On the 22 July 1950, a housewarming party was given at "Casa Grande" by Mr & Mrs Kruttschnitt, who entertained their guests under a marquee on the lawns. Small groups of people were shown over the house; certainly the largest and most elaborate house to be built in the hot, dry western district of Queensland.

Casa Grande has been used for many social events. In 1951 when badges were presented to employees of MIM who had served twenty years with the Company, a dinner was arranged for the 80 men and their wives by Mrs Kruttschnitt. An annual New Year's Eve punchbowl party was just one of the functions hosted by the Kruttschnitts during their time at Casa Grande.

Julius Kruttschnitt resigned as Chairman of Directors in 1952 but did not return to the United States, settling in Brisbane at his home Casa Ita. He was succeeded at Mount Isa by George Fisher who lived with his family at Casa Grande until 1966. During the time of the Fisher's occupancy, the house was refurnished and much of this furniture remains at Casa Grande.

Casa Grande became a guest house for visiting directors of the company and VIPs from 1966. A suite at the house was redecorated and refurnished for Queen Elizabeth, who visited the town in 1970. A dining room table, with the tabletop constructed from one piece of cedar was bought by the Company for the Queen's visit.

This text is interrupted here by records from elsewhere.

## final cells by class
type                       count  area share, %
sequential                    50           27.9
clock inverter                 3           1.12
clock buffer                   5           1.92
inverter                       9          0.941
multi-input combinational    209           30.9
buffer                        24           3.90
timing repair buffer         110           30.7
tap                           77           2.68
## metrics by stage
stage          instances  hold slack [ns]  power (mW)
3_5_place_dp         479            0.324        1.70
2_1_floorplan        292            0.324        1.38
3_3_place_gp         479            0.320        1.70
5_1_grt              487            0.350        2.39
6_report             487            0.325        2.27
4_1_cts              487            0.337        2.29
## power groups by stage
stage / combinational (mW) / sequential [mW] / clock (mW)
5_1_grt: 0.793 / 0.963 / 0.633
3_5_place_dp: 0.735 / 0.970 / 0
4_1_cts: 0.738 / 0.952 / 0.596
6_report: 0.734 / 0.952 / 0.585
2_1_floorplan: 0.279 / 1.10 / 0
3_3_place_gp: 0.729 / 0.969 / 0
File: src/rtl/mem_port_arbiter_if.sv
// Bus bundle between the two requesters, the arbiter and the shared memory.
// The slave modport is the arbiter's view; master is the surrounding system
// (CPU ports plus memory model).
interface mem_port_arbiter_if #(
    parameter int AW = 32,
    parameter int DW = 32
);
    // Port 0: data load/store
    logic          m0_req;
    logic          m0_we;
    logic [AW-1:0] m0_addr;
    logic [DW-1:0] m0_wdata;
    logic          m0_ack;
    logic [DW-1:0] m0_rdata;
    logic          m0_err;
    // Port 1: instruction fetch / loader
    logic          m1_req;
    logic          m1_we;
    logic [AW-1:0] m1_addr;
    logic [DW-1:0] m1_wdata;
    logic          m1_ack;
    logic [DW-1:0] m1_rdata;
    logic          m1_err;
    // Memory side
    logic          mem_req;
    logic          mem_we;
    logic [AW-1:0] mem_addr;
    logic [DW-1:0] mem_wdata;
    logic          mem_ready;
    logic [DW-1:0] mem_rdata;

    modport slave (
        input  m0_req, m0_we, m0_addr, m0_wdata,
        output m0_ack, m0_rdata, m0_err,
        input  m1_req, m1_we, m1_addr, m1_wdata,
        output m1_ack, m1_rdata, m1_err,
        output mem_req, mem_we, mem_addr, mem_wdata,
        input  mem_ready, mem_rdata
    );

    modport master (
        output m0_req, m0_we, m0_addr, m0_wdata,
        input  m0_ack, m0_rdata, m0_err,
        output m1_req, m1_we, m1_addr, m1_wdata,
        input  m1_ack, m1_rdata, m1_err,
        input  mem_req, mem_we, mem_addr, mem_wdata,
        output mem_ready, mem_rdata
    );
endinterface

File: src/rtl/mem_port_arbiter.sv
// Two-port arbiter in front of a single-port memory. One transaction at a
// time walks IDLE -> BUSY -> RESP; the winner is picked round-robin or with
// fixed port-0 priority, and a stuck memory is cut off after TIMEOUT cycles
// with an error completion. Every output comes straight from a flop.
module mem_port_arbiter #(
    parameter int AW          = 32,
    parameter int DW          = 32,
    parameter int ROUND_ROBIN = 1,
    parameter int TIMEOUT     = 16
) (
    input  logic             clk,
    input  logic             rst,
    mem_port_arbiter_if.slave bus
);

    typedef enum logic [1:0] {
        S_IDLE,
        S_BUSY,
        S_RESP
    } state_e;

    // Wide enough to hold TIMEOUT-1; unused width is harmless when TIMEOUT=0.
    localparam int CW = (TIMEOUT > 2) ? $clog2(TIMEOUT) : 1;

    state_e                state_q,      state_d;
    logic                  last_grant_q, last_grant_d;
    logic                  winner_q,     winner_d;
    logic [CW-1:0]         cnt_q,        cnt_d;
    logic                  mem_req_q,    mem_req_d;
    logic                  mem_we_q,     mem_we_d;
    logic [AW-1:0]         mem_addr_q,   mem_addr_d;
    logic [DW-1:0]         mem_wdata_q,  mem_wdata_d;
    logic [1:0]            ack_q,        ack_d;
    logic [1:0]            err_q,        err_d;
    logic [1:0][DW-1:0]    rdata_q,      rdata_d;

    logic grant;
    logic timeout_hit;

    // Winner of a new transaction: a lone requester wins; on contention either
    // alternate away from the last grant or let port 0 win outright.
    always_comb begin
        if (bus.m0_req && bus.m1_req) begin
            grant = (ROUND_ROBIN != 0) ? ~last_grant_q : 1'b0;
        end else begin
            grant = bus.m1_req;
        end
    end

    assign timeout_hit = (TIMEOUT != 0) && (cnt_q == CW'(TIMEOUT - 1));

    // Next-state and output-register logic for the transaction FSM.
    always_comb begin
        // NOTE: every signal gets its hold value first so no path through the case leaves one unassigned (no latches).
        state_d      = state_q;
        last_grant_d = last_grant_q;
        winner_d     = winner_q;
        cnt_d        = cnt_q;
        mem_req_d    = mem_req_q;
        mem_we_d     = mem_we_q;
        mem_addr_d   = mem_addr_q;
        mem_wdata_d  = mem_wdata_q;
        ack_d        = '0;
        err_d        = err_q;
        rdata_d      = rdata_q;

        unique case (state_q)
            S_IDLE: begin
                if (bus.m0_req || bus.m1_req) begin
                    state_d      = S_BUSY;
                    winner_d     = grant;
                    last_grant_d = grant;
                    cnt_d        = '0;
                    mem_req_d    = 1'b1;
                    mem_we_d     = grant ? bus.m1_we    : bus.m0_we;
                    mem_addr_d   = grant ? bus.m1_addr  : bus.m0_addr;
                    mem_wdata_d  = grant ? bus.m1_wdata : bus.m0_wdata;
                end
            end
            S_BUSY: begin
                cnt_d = cnt_q + CW'(1);
                // A ready memory beats a simultaneous timeout.
                if (bus.mem_ready || timeout_hit) begin
                    state_d           = S_RESP;
                    mem_req_d         = 1'b0;
                    ack_d[winner_q]   = 1'b1;
                    rdata_d[winner_q] = bus.mem_ready ? bus.mem_rdata : '0;
                    err_d[winner_q]   = ~bus.mem_ready;
                end
            end
            S_RESP: begin
                state_d = S_IDLE;
            end
            default: begin
                state_d = S_IDLE;
            end
        endcase
    end

    // State and output registers; reset abandons any transaction in flight.
    always_ff @(posedge clk or negedge rst) begin
        // NOTE: all state is cleared on reset -- there is no storage array here that could be left unreset.
        if (!rst) begin
            state_q      <= S_IDLE;
            last_grant_q <= 1'b1;
            winner_q     <= 1'b0;
            cnt_q        <= '0;
            mem_req_q    <= 1'b0;
            mem_we_q     <= 1'b0;
            mem_addr_q   <= '0;
            mem_wdata_q  <= '0;
            ack_q        <= '0;
            err_q        <= '0;
            rdata_q      <= '0;
        end else begin
            // NOTE: non-blocking assignments so every flop samples the pre-edge values.
            state_q      <= state_d;
            last_grant_q <= last_grant_d;
            winner_q     <= winner_d;
            cnt_q        <= cnt_d;
            mem_req_q    <= mem_req_d;
            mem_we_q     <= mem_we_d;
            mem_addr_q   <= mem_addr_d;
            mem_wdata_q  <= mem_wdata_d;
            ack_q        <= ack_d;
            err_q        <= err_d;
            rdata_q      <= rdata_d;
        end
    end

    assign bus.mem_req   = mem_req_q;
    assign bus.mem_we    = mem_we_q;
    assign bus.mem_addr  = mem_addr_q;
    assign bus.mem_wdata = mem_wdata_q;
    assign bus.m0_ack    = ack_q[0];
    assign bus.m1_ack    = ack_q[1];
    assign bus.m0_err    = err_q[0];
    assign bus.m1_err    = err_q[1];
    assign bus.m0_rdata  = rdata_q[0];
    assign bus.m1_rdata  = rdata_q[1];

endmodule
File: src/flat_wrapper.sv
// flat-port wrapper written by rule: the top's interface ports become plain ports
module mem_port_arbiter_flat 
#(
    parameter int AW          = 32,
    parameter int DW          = 32,
    parameter int ROUND_ROBIN = 1,
    parameter int TIMEOUT     = 16
)
  (clk, rst, bus_m0_req, bus_m0_we, bus_m0_addr, bus_m0_wdata, bus_m0_ack, bus_m0_rdata, bus_m0_err, bus_m1_req, bus_m1_we, bus_m1_addr, bus_m1_wdata, bus_m1_ack, bus_m1_rdata, bus_m1_err, bus_mem_req, bus_mem_we, bus_mem_addr, bus_mem_wdata, bus_mem_ready, bus_mem_rdata);
  mem_port_arbiter_if #(.AW(AW), .DW(DW)) bus_i ();
  input  logic clk;
  input  logic rst;
  input wire logic [$bits(bus_i.m0_req)-1:0] bus_m0_req;
  input wire logic [$bits(bus_i.m0_we)-1:0] bus_m0_we;
  input wire logic [$bits(bus_i.m0_addr)-1:0] bus_m0_addr;
  input wire logic [$bits(bus_i.m0_wdata)-1:0] bus_m0_wdata;
  output wire logic [$bits(bus_i.m0_ack)-1:0] bus_m0_ack;
  output wire logic [$bits(bus_i.m0_rdata)-1:0] bus_m0_rdata;
  output wire logic [$bits(bus_i.m0_err)-1:0] bus_m0_err;
  input wire logic [$bits(bus_i.m1_req)-1:0] bus_m1_req;
  input wire logic [$bits(bus_i.m1_we)-1:0] bus_m1_we;
  input wire logic [$bits(bus_i.m1_addr)-1:0] bus_m1_addr;
  input wire logic [$bits(bus_i.m1_wdata)-1:0] bus_m1_wdata;
  output wire logic [$bits(bus_i.m1_ack)-1:0] bus_m1_ack;
  output wire logic [$bits(bus_i.m1_rdata)-1:0] bus_m1_rdata;
  output wire logic [$bits(bus_i.m1_err)-1:0] bus_m1_err;
  output wire logic [$bits(bus_i.mem_req)-1:0] bus_mem_req;
  output wire logic [$bits(bus_i.mem_we)-1:0] bus_mem_we;
  output wire logic [$bits(bus_i.mem_addr)-1:0] bus_mem_addr;
  output wire logic [$bits(bus_i.mem_wdata)-1:0] bus_mem_wdata;
  input wire logic [$bits(bus_i.mem_ready)-1:0] bus_mem_ready;
  input wire logic [$bits(bus_i.mem_rdata)-1:0] bus_mem_rdata;
  assign bus_i.m0_req = bus_m0_req;
  assign bus_i.m0_we = bus_m0_we;
  assign bus_i.m0_addr = bus_m0_addr;
  assign bus_i.m0_wdata = bus_m0_wdata;
  assign bus_m0_ack = bus_i.m0_ack;
  assign bus_m0_rdata = bus_i.m0_rdata;
  assign bus_m0_err = bus_i.m0_err;
  assign bus_i.m1_req = bus_m1_req;
  assign bus_i.m1_we = bus_m1_we;
  assign bus_i.m1_addr = bus_m1_addr;
  assign bus_i.m1_wdata = bus_m1_wdata;
  assign bus_m1_ack = bus_i.m1_ack;
  assign bus_m1_rdata = bus_i.m1_rdata;
  assign bus_m1_err = bus_i.m1_err;
  assign bus_mem_req = bus_i.mem_req;
  assign bus_mem_we = bus_i.mem_we;
  assign bus_mem_addr = bus_i.mem_addr;
  assign bus_mem_wdata = bus_i.mem_wdata;
  assign bus_i.mem_ready = bus_mem_ready;
  assign bus_i.mem_rdata = bus_mem_rdata;
  mem_port_arbiter #(.AW(AW), .DW(DW), .ROUND_ROBIN(ROUND_ROBIN), .TIMEOUT(TIMEOUT)) u_core (.clk(clk), .rst(rst), .bus(bus_i));
endmodule
File: config.mk
export PLATFORM = sky130hd
export DESIGN_NAME = mem_port_arbiter_flat
export DESIGN_NICKNAME = d
export VERILOG_FILES = /design/src/rtl/mem_port_arbiter_if.sv /design/src/rtl/mem_port_arbiter.sv /design/src/flat_wrapper.sv
export SDC_FILE = /design/constraint.sdc
export NUM_CORES = 1
export LEC_CHECK = 0
export CAP_MARGIN = 20
export CORE_AREA = 2 2 117 119
export DETAILED_ROUTE_END_ITERATION = 6
export DIE_AREA = 0 0 119 121
export DONT_BUFFER_PORTS = 1
export GPL_ROUTABILITY_DRIVEN = 1
export PLACE_DENSITY = 0.73
export REMOVE_ABC_BUFFERS = 1
export SLEW_MARGIN = 20
export SYNTH_ARGS = -nofsm -noshare
export SYNTH_HDL_FRONTEND = slang
export SYNTH_SLANG_ARGS = --single-unit
File: constraint.sdc
create_clock -name clk -period 1.85 [get_ports clk]
set_input_delay 0.37 -clock clk [delete_from_list [all_inputs] [get_ports clk]]
set_output_delay 0.37 -clock clk [all_outputs]
set_load 0.02 [all_outputs]
==> summary.txt <==
Yosys
  • Syn Area/Cell: 15.5 um^2
  • Netlist Area Pre-Place: 6410 um^2
  • Post-synth EDFFs: 0
  • Dominant synthesized flop cell: dfrtp_1
  • Top cells by area, synth: dfrtp_1 55%, mux2_4 18%, a32o_1 10%, mux2_2 9.1%, buf_2 1.2%
  • Area leader, netlist: dfrtp_1
  • Syn Inst Count: 415
  • Synth Warn #: 0
  • Top-count cell post-synth: dfrtp_1
  • Seq/Total Area, Yosys: 55.4%
  • Synth top cells by count: 141 x dfrtp_1, 78 x mux2_4, 64 x a32o_1, 52 x mux2_2, 16 x buf_2
  • Netlist cell types: 31
  • Post-synth top area share: 55.0%
  • Yosys reg bits: 142
  • Post-synth ARST share: 100%

Clocking
  • H-Tree Depth: 4
  • TritonCTS Sinks: 142
  • Number of setup buffers added after CTS: 0
  • Worst-skew pair later-pin latency: 0.42 ns
  • Clk slew on worst S/H paths: 0.06 ns
  • TritonCTS clock tree: yes
  • Cts repair resizes: 0
  • Max clock buf depth: 2
  • Root Driver: clkbuf_16
  • Inserted Clock Buffers: 17

Run status
  • Failing checks: negative hold slack
  • Status: complete, but fails checks

Power
  • LEAKAGE: 3.25 nW
  • Maximum vdd drop: 0.995 mV
  • Switching pwr: 5.71 mW
  • Flop pwr share: 50.8%
  • Gate power share: 25.7%
  • Cell internal pwr: 9.21 mW
  • P per Cell Area: 2050 nW/um^2
  • Clock power frac: 23.6%
  • Sw Ratio: 38.3%

Floorplanning
  • Die X: 119 um
  • Initial core utilization: 49.0%
  • Ports: 301
  • Std-Cell Rows: 42
  • Core ar.: 13100 um^2
  • Die H: 121 um
  • Die ar.: 14400 um^2

Route
  • Via count: 3795
  • Antenna viol nets, final: 0
  • Pre-Repair DR Iteration Count: 5
  • First DRT Iteration DRCs: 277
  • Routed Wire Length: 15.3 mm
  • DRC Markers: 0
  • Vias per inst: 6.34
  • WL/cell: 25.5 um

STA
  • Fin crit period: 1.72 ns
  • Count of final hold-check violations: 142
  • RSZ-0062 raised after global routing: false
  • Slew @ Worst Pin: 0.359 ns
  • Final WS setup: 0.129 ns
  • WHS: -0.353 ns
  • Final setup fails: 0
  • Worst rel slew slack: 76.1%
  • Pins Over Slew Limit: 0
  • Fin Clk Skew: 0.00606 ns
  • Max frequency: 581 MHz
  • Period utilization: 93.0%

Global route
  • GRT overflow: 0
  • GRT met1 Usage: 24.6%
  • First-pass GRT wire length: 23.2 mm
  • Largest net degree at the start of global routing: 143
  • Tot GR Track Use: 21.1%
  • Most Crowded Layer GR: met2
  • Met3 Usage GRT: 8.36%
  • M2 GR Usage: 34.5%
  • Vias in the first global route: 3940
  • Antenna violations before repair: 0

Worst setup path
  • Worst Path Required: 2.14 ns
  • Worst setup EP type: flop
  • Setup crit start kind: flop
  • Arrival @ worst endpoint: 2.02 ns
  • Critical path class: flop to flop
  • Reg2reg setup slack: 0.13 ns
  • Critical Path Fanout Max: 28

Finish
  • Synthesis-to-finish area growth: 13.3%
  • Multi-input logic area: 2660 um^2
  • Share of layout cells above drive strength 1: 42.6%
  • Filler Cells Inserted: 1053
  • Layout Nets: 579
  • Antenna diodes: 0
  • Seq. cell area: 3550 um^2

Place
  • Dpl ws: 0.143 ns
  • Port Buf Inserts: 0
  • Placer congestion estimate: 0.829
  • HPWL Detailed: 10.8 mm

Hold path
  • Hold Crit Class: primary input to async pin

Run
  • Max_cap viols: 0
[through the flow]
step | instance area, um^2 | setup TNS [ns] | power (mW) | util, % | instances
floorplan | 6210 | -226.40 | 10.1 | - | 378
finish | 7270 | 0 | 14.9 | 55.5 | 599
global placement | 6650 | 0 | 11.3 | 50.8 | 568
detailed placement | 6650 | 0 | 11.5 | 50.8 | 568
CTS | 7270 | 0 | 15.0 | 55.5 | 599
global route | 7270 | 0 | 15.6 | 55.5 | 599
[power by group through the flow]
stage	clock network, mW	registers, mW	logic (mW)
3_5_place_dp	0	7.65	3.83
2_1_floorplan	0	7.14	2.96
4_1_cts	3.57	7.60	3.86
3_3_place_gp	0	7.58	3.68
6_report	3.52	7.57	3.83
5_1_grt	3.69	7.73	4.14
[layout make-up]
class	count	share of cell area [%]
clock inverters	10	1.88
repair buffers	14	2.82
flip-flops and latches	142	48.9
inverters	4	0.207
clock buffers	21	6.61
multi-input cells	232	36.5
well taps	176	3.03
[critical path, cell delays in order, from the launching register on]
cell     delay [ns]
dfstp_2        0.55
a21bo_4        0.18
buf_12         0.23
mux2_2         0.36
mux2_2         0.27
[final timing paths]
| kind | from | endpoint | cells after the start |
|---|---|---|---|
| setup / recovery | u_core.last_grant_q | u_core.bus.mem_wdata[31] | 4 |
| hold / removal | rst | u_core.bus.m0_rdata[0] | 0 |
| setup reg to reg | u_core.last_grant_q | u_core.bus.mem_wdata[31] | 4 |
| hold reg to reg | u_core.cnt_q[0] | u_core.cnt_q[0] | 1 |
| max in group asynchronous | rst | u_core.last_grant_q | 0 |
| min in group clk | bus_m0_req | u_core.last_grant_q | 1 |
[layout by cell type, fill, tap and decap left out, drive strengths merged]
cell      count
nand3         1
nor2b         1
and3b         1
a31oi         4
clkinv        4
buf          14
nor3          2
o21a          1
dfstp         1
and3          2
a32o         64
nor3b         1
a21oi         6
clkinvlp      3
inv           4
mux2i         1
nand2         5
nand2b        1
a21bo         1
bufinv        3
nor2          3
mux2        130
o21ai         4
dfrtp       141
ha            1
a31o          1
clkbuf       21
a311o         1
o32ai         1
[cells by family after synthesis]
family | after synthesis | synth area share, %
simple gates | 17 | 1.50
fa+ha+maj | 1 | 0.195
mux | 131 | 27.5
flops | 142 | 55.4
compound gates | 83 | 11.9
buf+inv | 41 | 3.47
[metal layers]
metal	wire length, um	vias up
li1	-	1586
met1	5670	1960
met2	7820	209
met3	1310	40
met4	458	0
met5	0	-
[registers in the layout, summed over array words and instances (netlist names)]
name,flops
u_core.err_q,2
u_core.winner_q,1
u_core.ack_q,2
u_core.bus.mem_req,1
u_core.cnt_q,4
u_core.bus.m1_rdata,32
u_core.last_grant_q,1
u_core.bus.mem_wdata,32
u_core.bus.mem_we,1
u_core.bus.mem_addr,32
u_core.state_q,2
u_core.bus.m0_rdata,32
(Power assumes the default switching activity.)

Casa Grande reflects the period in the life of Mount Isa Mines when the first dividend was paid, and the Company, after years of struggle, was becoming profitable. By 1955 MIM Ltd was the largest mining company in Australia and a company with a strong international reputation.

== Description ==
Casa Grande is Spanish Mission in style, built of 6" thick Denaro bricks with stuccoed outer walls. The white walls contrast with the dark timber framed sash windows and doors, and the building has terracotta roof tiles and balconies.

The large, U-shaped, two storeyed house, encloses a courtyard which is overlooked by surrounding verandahs supported by roughly hewn timber posts. Casa Grande is built on a rise and is a landmark overlooking the mine and the remaining houses of the Isa Mine (Mineside) settlement. It is located within well-kept grounds with a tennis court. The encircling drive and luxuriant gardens, a striking feature in such an arid area, add considerable distinction and presence to the house, emphasising the social standing of the Chairman of Directors within the community.

The area considered significant therefore includes the grounds and is bounded by the property fence on the western and eastern sides, by the footbridge on the southern side and by the entrance beyond the "island" bed on the northern side.

The condition of the house is excellent, and the integrity good. Additions have occurred, but most have been sympathetic to the original design. The furniture complements the house and has a significance of its own.

== Heritage listing ==
Casa Grande was listed on the Queensland Heritage Register on 28 May 1999 having satisfied the following criteria.

The place is important in demonstrating the evolution or pattern of Queensland's history.

Casa Grande, built on the original Mineside settlement, demonstrates the development of the Mount Isa as a mining industry town.

The place is important in demonstrating the principal characteristics of a particular class of cultural places.

Casa Grande is a late, but good, example of Spanish Mission style.

The place is important because of its aesthetic significance.

The house is a landmark in Mount Isa as a prominent and grand house reflecting the relative importance of the position of mine manager in Mount Isa.

The place has a strong or special association with a particular community or cultural group for social, cultural or spiritual reasons.

The house has social value to the Mount Isa community as a prominent local residence and as a community gathering place.

The place has a special association with the life or work of a particular person, group or organisation of importance in Queensland's history.

Casa Grande has a close association with MIM Directors, Julius Kruttschnitt and George Fisher, both of whom are men of international reputation. This is particularly the case with Kruttschnitt, whose Mexican/Arizona experience may have influenced the style of construction.